MATERIAL SHOWN Block Start
$ cat src/rtl/ram_master.sv
// ram_master: burst master for a single-port RAM with combinational read data.
// Write bursts fill consecutive addresses with one word using a
// SETUP / STROBE / HOLD sequence so address and data are stable one cycle
// either side of the write strobe. Read bursts capture one word per
// SETUP / RCAP pair. The address pointer wraps modulo 256.
// Optional feature: define RAM_MASTER_RDBACK_EN to add a VCHK state after each
// written word. VCHK compares the RAM read-back against the fill word and sets a
// sticky err flag on mismatch. Without the macro, err is tied low.
module ram_master (
    input  logic        clk,
    input  logic        rst,
    input  logic        req,
    input  logic        rw,
    input  logic [7:0]  base_addr,
    input  logic [3:0]  len,
    input  logic [15:0] wdata,
    output logic        busy,
    output logic        ack,
    output logic        rvalid,
    output logic [15:0] rdata,
    output logic        err,
    output logic [7:0]  ram_addr,
    output logic [15:0] ram_din,
    output logic        ram_we,
    input  logic [15:0] ram_dout
);

    typedef enum logic [2:0] {
        S_IDLE,
        S_SETUP,
        S_STROBE,
        S_HOLD,
        S_RCAP,
        S_DONE
`ifdef RAM_MASTER_RDBACK_EN
        , S_VCHK
`endif
    } state_t;

    state_t      state_q, state_d;
    logic        rw_q, rw_d;
    logic [15:0] wdata_q, wdata_d;
    logic [3:0]  cnt_q, cnt_d;
    logic [7:0]  ptr_q, ptr_d;

    logic        busy_q, busy_d;
    logic        ack_q, ack_d;
    logic        rvalid_q, rvalid_d;
    logic [15:0] rdata_q, rdata_d;
    logic [7:0]  ram_addr_q, ram_addr_d;
    logic [15:0] ram_din_q, ram_din_d;
    logic        ram_we_q, ram_we_d;

    logic        word_done;

`ifdef RAM_MASTER_RDBACK_EN
    logic        err_q, err_d;
`endif

    // Next-state logic; output registers are loaded from the next state so
    // every output already reflects the state it belongs to.
    always_comb begin
        state_d   = state_q;
        rw_d      = rw_q;
        wdata_d   = wdata_q;
        cnt_d     = cnt_q;
        ptr_d     = ptr_q;
        rdata_d   = rdata_q;
        rvalid_d  = 1'b0;
        word_done = 1'b0;
`ifdef RAM_MASTER_RDBACK_EN
        err_d     = err_q;
`endif

        case (state_q)
            S_IDLE: begin
                if (req) begin
                    rw_d    = rw;
                    wdata_d = wdata;
                    cnt_d   = len;
                    ptr_d   = base_addr;
`ifdef RAM_MASTER_RDBACK_EN
                    err_d   = 1'b0;
`endif
                    state_d = S_SETUP;
                end
            end
            S_SETUP: begin
                if (rw_q) begin
                    state_d = S_STROBE;
                end else begin
                    // Read data is captured on the edge entering RCAP so
                    // that rvalid and the new rdata appear together in RCAP.
                    rdata_d  = ram_dout;
                    rvalid_d = 1'b1;
                    state_d  = S_RCAP;
                end
            end
            S_STROBE: begin
                state_d = S_HOLD;
            end
            S_HOLD: begin
`ifdef RAM_MASTER_RDBACK_EN
                state_d = S_VCHK;
`else
                word_done = 1'b1;
`endif
            end
`ifdef RAM_MASTER_RDBACK_EN
            S_VCHK: begin
                if (ram_dout != wdata_q) begin
                    err_d = 1'b1;
                end
                word_done = 1'b1;
            end
`endif
            S_RCAP: begin
                word_done = 1'b1;
            end
            S_DONE: begin
                state_d = S_IDLE;
            end
            default: begin
                state_d = S_IDLE;
            end
        endcase

        // Shared end-of-word step for HOLD/VCHK and RCAP.
        if (word_done) begin
            if (cnt_q == '0) begin
                state_d = S_DONE;
            end else begin
                cnt_d   = cnt_q - 4'd1;
                ptr_d   = ptr_q + 8'd1;
                state_d = S_SETUP;
            end
        end

        busy_d     = (state_d != S_IDLE);
        ack_d      = (state_d == S_DONE);
        ram_we_d   = (state_d == S_STROBE);
        ram_addr_d = ptr_d;
        ram_din_d  = wdata_d;
    end

    // State and output registers with synchronous reset.
    always_ff @(posedge clk) begin
        if (rst) begin
            state_q    <= S_IDLE;
            rw_q       <= 1'b0;
            wdata_q    <= '0;
            cnt_q      <= '0;
            ptr_q      <= '0;
            busy_q     <= 1'b0;
            ack_q      <= 1'b0;
            rvalid_q   <= 1'b0;
            rdata_q    <= '0;
            ram_addr_q <= '0;
            ram_din_q  <= '0;
            ram_we_q   <= 1'b0;
`ifdef RAM_MASTER_RDBACK_EN
            err_q      <= 1'b0;
`endif
        end else begin
            state_q    <= state_d;
            rw_q       <= rw_d;
            wdata_q    <= wdata_d;
            cnt_q      <= cnt_d;
            ptr_q      <= ptr_d;
            busy_q     <= busy_d;
            ack_q      <= ack_d;
            rvalid_q   <= rvalid_d;
            rdata_q    <= rdata_d;
            ram_addr_q <= ram_addr_d;
            ram_din_q  <= ram_din_d;
            ram_we_q   <= ram_we_d;
`ifdef RAM_MASTER_RDBACK_EN
            err_q      <= err_d;
`endif
        end
    end

    assign busy     = busy_q;
    assign ack      = ack_q;
    assign rvalid   = rvalid_q;
    assign rdata    = rdata_q;
    assign ram_addr = ram_addr_q;
    assign ram_din  = ram_din_q;
    assign ram_we   = ram_we_q;
`ifdef RAM_MASTER_RDBACK_EN
    assign err      = err_q;
`else
    assign err      = 1'b0;
`endif

endmodule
MATERIAL SHOWN Block End
* WHAT IS NEEDED
Write down only the number of lines that contain the string "assign" in the listing.

* WRITTEN SOLUTION
9